Sunday, December 23, 2007

Toot Toot

Guess I should back the choo-choo up to the station. There is really only one thing I am consistant with, in taking care of myself, and that is my yearly mammogram. Year after year it's the same normal test. This October 29 appointment began and ended routinely. A few days later I received a letter saying please call us to make an appt for another mammogram and ultrasound. In order to have both tests done on the same day I was given Nov.30. Afterwards, I was asked to wait in a little consulting room where they had folders for "fast track" patients. It didn't take a rocket scientist to figure out something was up. The radiologist doctor came in and compared last years mammogram and the one just taken. I saw it with my own eyes. He told me that it is 95% cancer. It was sort of an out of body experience. I felt numb and fearful. Dreading telling my sweet husband that I had a malignancy in my left breast. My first fearful thought was, will Dan still love me? Then I wondered does God still love me?

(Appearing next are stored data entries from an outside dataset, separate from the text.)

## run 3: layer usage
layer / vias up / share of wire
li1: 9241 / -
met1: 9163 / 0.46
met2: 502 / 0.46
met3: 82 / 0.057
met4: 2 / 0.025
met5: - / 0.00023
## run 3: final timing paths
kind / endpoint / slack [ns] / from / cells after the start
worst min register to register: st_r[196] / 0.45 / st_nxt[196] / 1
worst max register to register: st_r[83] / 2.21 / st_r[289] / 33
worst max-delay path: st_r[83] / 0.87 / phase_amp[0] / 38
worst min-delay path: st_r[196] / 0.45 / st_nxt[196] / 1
`config.mk`:
```
export PLATFORM = sky130hd
export DESIGN_NAME = fan_ctrl
export DESIGN_NICKNAME = d
export VERILOG_FILES = /design/src/include/fan_pkg.sv /design/src/verilog/fan_pwm_core.sv /design/src/verilog/fan_spinup.sv /design/src/verilog/fan_ctrl.sv
export SDC_FILE = /design/constraint.sdc
export NUM_CORES = 1
export LEC_CHECK = 0
export BUFFER_PORTS_ARGS = -buffer_cell sky130_fd_sc_hd__buf_2
export CAP_MARGIN = 40
export CORE_ASPECT_RATIO = 2
export CORE_MARGIN = 2
export CORE_UTILIZATION = 45
export CTS_CLUSTER_DIAMETER = 150
export CTS_CLUSTER_SIZE = 28
export DETAILED_ROUTE_END_ITERATION = 10
export SYNTH_ARGS = -nofsm -noshare
export SYNTH_HDL_FRONTEND = slang
export SYNTH_SLANG_ARGS = --single-unit
```
`constraint.sdc`:
```
create_clock -name mclk -period 12.2 [get_ports mclk]
set_input_delay 0 -clock mclk [delete_from_list [all_inputs] [get_ports mclk]]
set_output_delay 0 -clock mclk [all_outputs]
set_load 0.02 [all_outputs]
```
`src/include/fan_pkg.sv`:
```
package fan_pkg;
  // register addresses
  localparam logic [7:0] ADDR_DRIVE_CFG   = 8'h4A;
  localparam logic [7:0] ADDR_STARTUP_CFG = 8'h4B;
  localparam logic [7:0] ADDR_DUTY        = 8'h4C;
  localparam logic [7:0] ADDR_FREQ        = 8'h4D;
  localparam logic [7:0] ADDR_LUT_BASE    = 8'h50;
  localparam logic [7:0] ADDR_LUT_LAST    = 8'h5F;
  // reset values
  localparam logic [7:0] RST_DRIVE_CFG    = 8'h20;
  localparam logic [7:0] RST_STARTUP_CFG  = 8'h3F;
  localparam logic [7:0] RST_FREQ         = 8'h17;
  localparam logic [7:0] RST_DUTY         = 8'h00;
  localparam logic [7:0] RST_LUT_TEMP     = 8'h7F;
  localparam logic [7:0] RST_LUT_DUTY     = 8'h3F;
  // drive config fields
  localparam int TACH_LSB = 0;
  localparam int RSVD_BIT = 2;
  localparam int CLKSEL_BIT = 3;
  localparam int POL_BIT = 4;
  localparam int MANUAL_BIT = 5;
  // startup config fields
  localparam int SUTIME_LSB = 0;
  localparam int SUDUTY_LSB = 3;
  localparam int FAST_BIT = 5;
  // masks for writable bits; top two bits read zero, except bit 6 of the temperature entries
  localparam logic [7:0] DRIVE_CFG_MASK   = 8'h3B;
  localparam logic [7:0] STARTUP_CFG_MASK = 8'h3F;
  localparam logic [7:0] FREQ_MASK        = 8'h1F;
  localparam logic [7:0] DUTY_MASK        = 8'h3F;
  localparam logic [7:0] TEMP_MASK        = 8'h7F;
  // timing
  localparam int MCLK_HZ = 20000000;
  localparam int PCLK_FAST_HZ = 360000;
  localparam int PCLK_SLOW_HZ = 1400;
  localparam int PCLK_FAST_DIV = MCLK_HZ / PCLK_FAST_HZ;
  localparam int PCLK_SLOW_DIV = MCLK_HZ / PCLK_SLOW_HZ;
  localparam int SPINUP_BASE_MS = 50;
  localparam int SPINUP_BASE_CYC = MCLK_HZ / 1000 * SPINUP_BASE_MS;
  localparam logic [5:0] DUTY_FULL = 6'h3F;
  localparam logic [5:0] DUTY_HALF = 6'h20;
  localparam logic [5:0] DUTY_3Q   = 6'h30;
  localparam logic [15:0] TACH_ALL_ONES = 16'hFFFF;
  typedef enum logic [1:0] {TACH_PLAIN, TACH_PLAIN_FFFF, TACH_SYNC_ACC, TACH_SYNC_LIGHT} tach_mode_e;
endpackage : fan_pkg

```
`src/verilog/fan_pwm_core.sv`:
```
`timescale 1ns/10ps
module fan_pwm_core (
  input  wire logic       mclk,
  input  wire logic       reset_n,
  input  wire logic       clk_en,
  input  wire logic       slow_clk,
  input  wire logic [4:0] freq_n,
  input  wire logic [5:0] duty,
  output logic            fan_on
);
  logic [15:0] pre_q;
  logic        ptick;
  logic [5:0]  step_q;
  logic [19:0] pos_q;
  logic        wrap;
  logic [5:0]  n_eff;
  logic [6:0]  n_twice;
  logic [15:0] pdiv;
  logic [19:0] span;
  logic [25:0] on_lim;

  assign n_eff   = (freq_n == 5'h00) ? 6'h01 : {1'b0, freq_n};
  assign n_twice = {n_eff, 1'b0};
  assign pdiv    = slow_clk ? 16'(fan_pkg::PCLK_SLOW_DIV) : 16'(fan_pkg::PCLK_FAST_DIV);
  assign ptick   = (pre_q >= pdiv - 16'h0001);
  assign wrap    = ptick && ({1'b0, step_q} + 7'h01 >= n_twice);
  // 62 ticks of the slow divider stay below 2^20 cycles, so span never overflows
  assign span    = {13'h0000, n_twice} * {4'h0, pdiv};
  assign on_lim  = {20'h00000, duty} * {6'h00, span};

  always_ff @(posedge mclk or negedge reset_n) begin
    if (!reset_n) begin
      pre_q <= 16'h0000;
    end else if (clk_en) begin
      pre_q <= ptick ? 16'h0000 : pre_q + 16'h0001;
    end
  end

  // period of 2n prescaler ticks, duty resolved to 1/64 of it in mclk cycles
  always_ff @(posedge mclk or negedge reset_n) begin
    if (!reset_n) begin
      step_q <= 6'h00;
      pos_q  <= 20'h00000;
    end else if (clk_en) begin
      if (wrap) begin
        step_q <= 6'h00;
        pos_q  <= 20'h00000;
      end else begin
        pos_q <= pos_q + 20'h00001;
        if (ptick) step_q <= step_q + 6'h01;
      end
    end
  end

  always_ff @(posedge mclk or negedge reset_n) begin
    if (!reset_n) begin
      fan_on <= 1'b0;
    end else if (clk_en) begin
      fan_on <= (duty == fan_pkg::DUTY_FULL) || ({pos_q, 6'h00} < on_lim);
    end
  end
endmodule : fan_pwm_core

```
`src/verilog/fan_spinup.sv`:
```
`timescale 1ns/10ps
module fan_spinup (
  input  wire logic       mclk,
  input  wire logic       reset_n,
  input  wire logic       clk_en,
  input  wire logic [5:0] cmd_duty,
  input  wire logic [7:0] cfg,
  input  wire logic       tach_ok,
  output logic            active,
  output logic [5:0]      spin_duty
);
  typedef enum logic [0:0] {IDLE, SPIN} spin_state_e;
  spin_state_e state_q;
  logic [31:0] cnt_q;
  logic [31:0] limit;
  logic [2:0]  t;
  logic [1:0]  d;
  logic        fast;
  logic        was_zero_q;
  logic        bypass;

  assign t    = cfg[fan_pkg::SUTIME_LSB +: 3];
  assign d    = cfg[fan_pkg::SUDUTY_LSB +: 2];
  assign fast = cfg[fan_pkg::FAST_BIT];
  assign limit = 32'(fan_pkg::SPINUP_BASE_CYC) << (t - 3'h1);
  assign bypass = (t == 3'h0) || (d == 2'h0 && !fast);

  always_ff @(posedge mclk or negedge reset_n) begin
    if (!reset_n) begin
      spin_duty <= fan_pkg::DUTY_FULL;
    end else if (clk_en) begin
      if (fast) spin_duty <= fan_pkg::DUTY_FULL;
      else begin
        case (d)
          2'h1:    spin_duty <= fan_pkg::DUTY_HALF;
          2'h2:    spin_duty <= fan_pkg::DUTY_3Q;
          default: spin_duty <= fan_pkg::DUTY_FULL;
        endcase
      end
    end
  end

  always_ff @(posedge mclk or negedge reset_n) begin
    if (!reset_n) begin
      state_q    <= IDLE;
      cnt_q      <= 32'h0;
      was_zero_q <= 1'b1;
      active     <= 1'b0;
    end else if (clk_en) begin
      was_zero_q <= (cmd_duty == 6'h00);
      case (state_q)
        IDLE: begin
          cnt_q <= 32'h0;
          if (was_zero_q && cmd_duty != 6'h00 && !bypass) begin
            state_q <= SPIN;
            active  <= 1'b1;
          end
        end
        SPIN: begin
          cnt_q <= cnt_q + 32'h1;
          if (cnt_q + 32'h1 >= limit || (fast && tach_ok) || cmd_duty == 6'h00) begin
            state_q <= IDLE;
            active  <= 1'b0;
          end
        end
        default: begin
          state_q <= IDLE;
          active  <= 1'b0;
        end
      endcase
    end
  end
endmodule : fan_spinup

```
`src/verilog/fan_ctrl.sv`:
```
`timescale 1ns/10ps
// Behaviour
// auto mode: duty from lookup table, read-only
// manual mode: duty and table writable
// polarity 0: pin low when fan off
// polarity 1: pin low when fan on
// clock select: 360 kHz or 1.4 kHz
// software writes zero to reserved bit 2
// tach mode 00: conventional monitoring
// tach mode 01: all ones below minimum
// tach mode 10: synced, accurate, all ones
// tach mode 11: synced, least intrusive
// fast clock forces tach mode 00
// top two config bits read zero
// normal spin-up uses duty and time fields
// fast spin-up: full until time or speed
// fast spin-up ignores duty field
// software sets tach pin as input
// time code 000 skips spin-up
// duty code 00 skips unless fast
// duty codes: 50, ~75, 100 percent
// time codes double from 50 ms
// output frequency is clock over 2n
// duty reads zero during spin-up
// spin-up starts on zero to nonzero duty
// spin-up timed from device clock
module fan_ctrl (
  input  wire logic       mclk,
  input  wire logic       reset_n,
  input  wire logic       clk_en,
  input  wire logic       reg_wr,
  input  wire logic       reg_rd,
  input  wire logic [7:0] reg_addr,
  input  wire logic [7:0] reg_wdata,
  output logic      [7:0] reg_rdata,
  input  wire logic [6:0] remote_temp,
  input  wire logic       tach_below_min,
  input  wire logic       tach_speed_ok,
  output logic      [1:0] tach_mode_eff,
  output logic            tach_force_ones,
  output logic            pwm_in,
  output logic            pwm_out,
  output logic            pwm_oe
);
  logic [7:0] drive_cfg_q;
  logic [7:0] startup_cfg_q;
  logic [7:0] freq_q;
  logic [5:0] man_duty_q;
  logic [7:0] lut_q [0:15];
  logic [5:0] auto_duty;
  logic [5:0] cmd_duty;
  logic [5:0] run_duty;
  logic [5:0] spin_duty;
  logic       spin_active;
  logic       fan_on;
  logic       manual;
  logic       below_s1_q;
  logic       below_s2_q;
  logic       ok_s1_q;
  logic       ok_s2_q;
  logic       pin_s1_q;

  function automatic logic [7:0] wmask(input logic [7:0] addr);
    if (addr[0]) wmask = fan_pkg::DUTY_MASK;
    else         wmask = fan_pkg::TEMP_MASK;
  endfunction : wmask

  function automatic logic in_lut(input logic [7:0] addr);
    in_lut = (addr[7:4] == fan_pkg::ADDR_LUT_BASE[7:4]);
  endfunction : in_lut

  assign manual = drive_cfg_q[fan_pkg::MANUAL_BIT];

  always_ff @(posedge mclk or negedge reset_n) begin
    if (!reset_n) begin
      below_s1_q <= 1'b0;
      below_s2_q <= 1'b0;
      ok_s1_q    <= 1'b0;
      ok_s2_q    <= 1'b0;
    end else if (clk_en) begin
      below_s1_q <= tach_below_min;
      below_s2_q <= below_s1_q;
      ok_s1_q    <= tach_speed_ok;
      ok_s2_q    <= ok_s1_q;
    end
  end

  // reserved bit 2 is not stored, so a stray 1 has no effect
  always_ff @(posedge mclk or negedge reset_n) begin
    if (!reset_n) begin
      drive_cfg_q   <= fan_pkg::RST_DRIVE_CFG;
      startup_cfg_q <= fan_pkg::RST_STARTUP_CFG;
      freq_q        <= fan_pkg::RST_FREQ;
    end else if (clk_en && reg_wr) begin
      case (reg_addr)
        fan_pkg::ADDR_DRIVE_CFG:   drive_cfg_q <= reg_wdata & fan_pkg::DRIVE_CFG_MASK;
        fan_pkg::ADDR_STARTUP_CFG: startup_cfg_q <= reg_wdata & fan_pkg::STARTUP_CFG_MASK;
        fan_pkg::ADDR_FREQ:        freq_q <= reg_wdata & fan_pkg::FREQ_MASK;
        default: ;
      endcase
    end
  end

  always_ff @(posedge mclk or negedge reset_n) begin
    if (!reset_n) begin
      man_duty_q <= fan_pkg::RST_DUTY[5:0];
    end else if (clk_en && reg_wr && manual && reg_addr == fan_pkg::ADDR_DUTY) begin
      man_duty_q <= reg_wdata[5:0];
    end
  end

  always_ff @(posedge mclk or negedge reset_n) begin
    if (!reset_n) begin
      for (int i = 0; i < 16; i++) begin
        lut_q[i] <= i[0] ? fan_pkg::RST_LUT_DUTY : fan_pkg::RST_LUT_TEMP;
      end
    end else if (clk_en && reg_wr && manual && in_lut(reg_addr)) begin
      lut_q[reg_addr[3:0]] <= reg_wdata & wmask(reg_addr);
    end
  end

  // highest-index pair whose threshold the temperature exceeds wins
  always_comb begin
    auto_duty = 6'h00;
    for (int p = 0; p < 8; p++) begin
      if (remote_temp > lut_q[2 * p][6:0]) begin
        auto_duty = lut_q[2 * p + 1][5:0];
      end
    end
  end

  assign cmd_duty = manual ? man_duty_q : auto_duty;
  assign run_duty = spin_active ? spin_duty : cmd_duty;

  fan_spinup u_spinup (
    .mclk      (mclk),
    .reset_n   (reset_n),
    .clk_en    (clk_en),
    .cmd_duty  (cmd_duty),
    .cfg       (startup_cfg_q),
    .tach_ok   (ok_s2_q),
    .active    (spin_active),
    .spin_duty (spin_duty)
  );

  fan_pwm_core u_core (
    .mclk     (mclk),
    .reset_n  (reset_n),
    .clk_en   (clk_en),
    .slow_clk (drive_cfg_q[fan_pkg::CLKSEL_BIT]),
    .freq_n   (freq_q[4:0]),
    .duty     (run_duty),
    .fan_on   (fan_on)
  );

  // open drain: only ever drives low
  always_ff @(posedge mclk or negedge reset_n) begin
    if (!reset_n) begin
      pin_s1_q <= 1'b0;
      pwm_oe   <= 1'b1;
      pwm_out  <= 1'b0;
      pwm_in   <= 1'b0;
    end else if (clk_en) begin
      pwm_out <= 1'b0;
      if (drive_cfg_q[fan_pkg::POL_BIT]) pwm_oe <= fan_on;
      else                               pwm_oe <= !fan_on;
      pin_s1_q <= fan_on;
      pwm_in   <= pin_s1_q;
    end
  end

  always_ff @(posedge mclk or negedge reset_n) begin
    if (!reset_n) begin
      tach_mode_eff   <= 2'h0;
      tach_force_ones <= 1'b0;
    end else if (clk_en) begin
      if (!drive_cfg_q[fan_pkg::CLKSEL_BIT]) begin
        tach_mode_eff   <= 2'h0;
        tach_force_ones <= 1'b0;
      end else begin
        tach_mode_eff   <= drive_cfg_q[fan_pkg::TACH_LSB +: 2];
        tach_force_ones <= below_s2_q && (drive_cfg_q[fan_pkg::TACH_LSB +: 2] != 2'h0);
      end
    end
  end

  always_ff @(posedge mclk or negedge reset_n) begin
    if (!reset_n) begin
      reg_rdata <= 8'h00;
    end else if (clk_en && reg_rd) begin
      case (reg_addr)
        fan_pkg::ADDR_DRIVE_CFG:   reg_rdata <= drive_cfg_q;
        fan_pkg::ADDR_STARTUP_CFG: reg_rdata <= startup_cfg_q;
        fan_pkg::ADDR_FREQ:        reg_rdata <= freq_q;
        fan_pkg::ADDR_DUTY:        reg_rdata <= spin_active ? 8'h00 : {2'b00, cmd_duty};
        default: begin
          if (in_lut(reg_addr))                             reg_rdata <= lut_q[reg_addr[3:0]];
          else                                              reg_rdata <= 8'h00;
        end
      endcase
    end
  end
endmodule : fan_ctrl

```
==> results of run 1 <==
[final timing paths]
kind                                             from                             to  slack [ns]  depth (start not counted)
max                        drive_cfg_q[3]$_DFFE_PN0P_      u_core.fan_on$_DFFE_PN0P_        2.27                         37
max in group asynchronous                     reset_n         lut_q[126]$_DFFE_PN1P_       10.12                          5
max reg2reg                drive_cfg_q[3]$_DFFE_PN0P_      u_core.fan_on$_DFFE_PN0P_        2.27                         37
min                                           reset_n  u_spinup.cnt_q[3]$_DFFE_PN0P_         0.1                          2
min in group mclk                              reg_wr      man_duty_q[2]$_DFFE_PN0P_        0.13                          6
min reg2reg                  reg_rdata[2]$_DFFE_PN0P_       reg_rdata[2]$_DFFE_PN0P_        0.48                          2
[metrics by stage]
step / hold WS, ns / util (%)
floorplan: -0.296 / -
CTS: 0.110 / 48.4
detailed placement: 0.117 / 47.3
global route: 0.154 / 48.4
global placement: 0.104 / 47.1
finish: 0.0997 / 48.4
[layout by cell type, fill, tap and decap left out, types with 9 or more instances in the layout]
cell type,count
sky130_fd_sc_hd__inv_1,238
sky130_fd_sc_hd__ha_1,193
sky130_fd_sc_hd__nand2_1,190
sky130_fd_sc_hd__nor2_1,169
sky130_fd_sc_hd__dfstp_2,119
sky130_fd_sc_hd__o21ai_0,118
sky130_fd_sc_hd__dfrtp_1,112
sky130_fd_sc_hd__fa_1,94
sky130_fd_sc_hd__mux2_2,82
sky130_fd_sc_hd__a21oi_1,76
sky130_fd_sc_hd__nand3_1,57
sky130_fd_sc_hd__xor2_1,47
sky130_fd_sc_hd__nand2b_1,46
sky130_fd_sc_hd__xnor2_1,46
sky130_fd_sc_hd__buf_2,40
sky130_fd_sc_hd__mux4_2,35
sky130_fd_sc_hd__a21o_1,31
sky130_fd_sc_hd__nand4_1,29
sky130_fd_sc_hd__nor3_1,23
sky130_fd_sc_hd__buf_4,22
sky130_fd_sc_hd__o31ai_1,20
sky130_fd_sc_hd__or2_2,17
sky130_fd_sc_hd__mux2i_1,16
sky130_fd_sc_hd__a211oi_1,15
sky130_fd_sc_hd__nor2b_1,15
sky130_fd_sc_hd__and3_1,13
sky130_fd_sc_hd__a31oi_1,12
sky130_fd_sc_hd__a22o_1,12
sky130_fd_sc_hd__clkbuf_16,12
sky130_fd_sc_hd__or3_1,11
sky130_fd_sc_hd__dlygate4sd3_1,11
sky130_fd_sc_hd__o211ai_1,10
sky130_fd_sc_hd__nand3b_1,9
sky130_fd_sc_hd__o21a_1,9
sky130_fd_sc_hd__and2_1,9
[repair_timing]
item	4_1_cts	5_1_grt
resized for setup	0	0
hold endpoints to repair	150	0
hold buffers	11	0
[cell type report]
| type | count | area, um^2 |
|---|---|---|
| Sequential cell | 231 | 5930 |
| Clock buffer | 18 | 323 |
| Clock inverter | 2 | 46.3 |
| Timing Repair Buffer | 75 | 518 |
| Tap cell | 550 | 688 |
| Multi-Input combinational cell | 1530 | 12600 |
| Fill cell | 4049 | 22400 |
| Inverter | 240 | 901 |
[flip-flops by register name, summed over array words and instances, names as in the netlist, 6 cells and up]
| register | count |
|---|---|
| lut_q | 112 |
| man_duty_q | 6 |
| reg_rdata | 7 |
| startup_cfg_q | 6 |
| u_core.pos_q | 20 |
| u_core.pre_q | 16 |
| u_core.step_q | 6 |
| u_spinup.cnt_q | 32 |
[cells in the mapped netlist (12+ instances only)]
cell type	instances
sky130_fd_sc_hd__inv_1	238
sky130_fd_sc_hd__ha_1	193
sky130_fd_sc_hd__nand2_1	190
sky130_fd_sc_hd__nor2_1	169
sky130_fd_sc_hd__dfstp_2	119
sky130_fd_sc_hd__o21ai_0	118
sky130_fd_sc_hd__dfrtp_1	112
sky130_fd_sc_hd__fa_1	94
sky130_fd_sc_hd__mux2_2	82
sky130_fd_sc_hd__a21oi_1	76
sky130_fd_sc_hd__nand3_1	57
sky130_fd_sc_hd__clkbuf_1	52
sky130_fd_sc_hd__xor2_1	47
sky130_fd_sc_hd__nand2b_1	46
sky130_fd_sc_hd__xnor2_1	46
sky130_fd_sc_hd__mux4_2	35
sky130_fd_sc_hd__a21o_1	31
sky130_fd_sc_hd__nand4_1	29
sky130_fd_sc_hd__nor3_1	24
sky130_fd_sc_hd__o31ai_1	20
sky130_fd_sc_hd__or2_2	17
sky130_fd_sc_hd__mux2i_1	16
sky130_fd_sc_hd__a211oi_1	15
sky130_fd_sc_hd__buf_2	15
sky130_fd_sc_hd__nor2b_1	15
sky130_fd_sc_hd__and3_1	13
sky130_fd_sc_hd__a22o_1	12
sky130_fd_sc_hd__a31oi_1	12
[kinds of logic after synthesis]
kind of cell	count (synthesis)	synth area share [%]
XOR/XNOR	93	4.12
other	1	0.0190
adder cells (fa/ha/maj)	287	21.7
AO/OA/AOI/OAI	397	13.4
flip-flops	231	30.0
buffers and inverters	318	6.23
multiplexers	133	9.47
AND/OR/NAND/NOR	618	15.0
[metal layers]
metal  up-vias  wire length (um)  global-route usage (%)
met4         0              3820                    14.9
met3       137              1370                    1.63
met5         -                 0                       0
met1      7518             19700                    25.1
met2       325             28600                    45.7
li1       7173                 -                       -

I have enjoyed reading Spurgeon's Morning and Evening. "He shall gather the lambs with His arms." Isaiah 40:11. Our good Shepherd has in His flock a variety of experiences. He is impartial in His care for all His sheep, and the weakest lamb is a dear to Him as the most advanced of the flock. He finds weak minds ready to faint and die, He consoles them and renews their strength. What a quick eye He must have to see them all. What a tender heart to care for them all. What a far reaching arm to gather them all. How gently did He gather me to Himself, to His truth, to His blood, to His love.

1 comment:

words and streets said...

Nancy, we are thinking and praying for you. And we love you. You are not forgotten. Thanks to you and Dan for sharing your thoughts and how to pray at this time. Though this Christmas may be different, we pray that its story be made evident every second for you and the family: Emmanuel.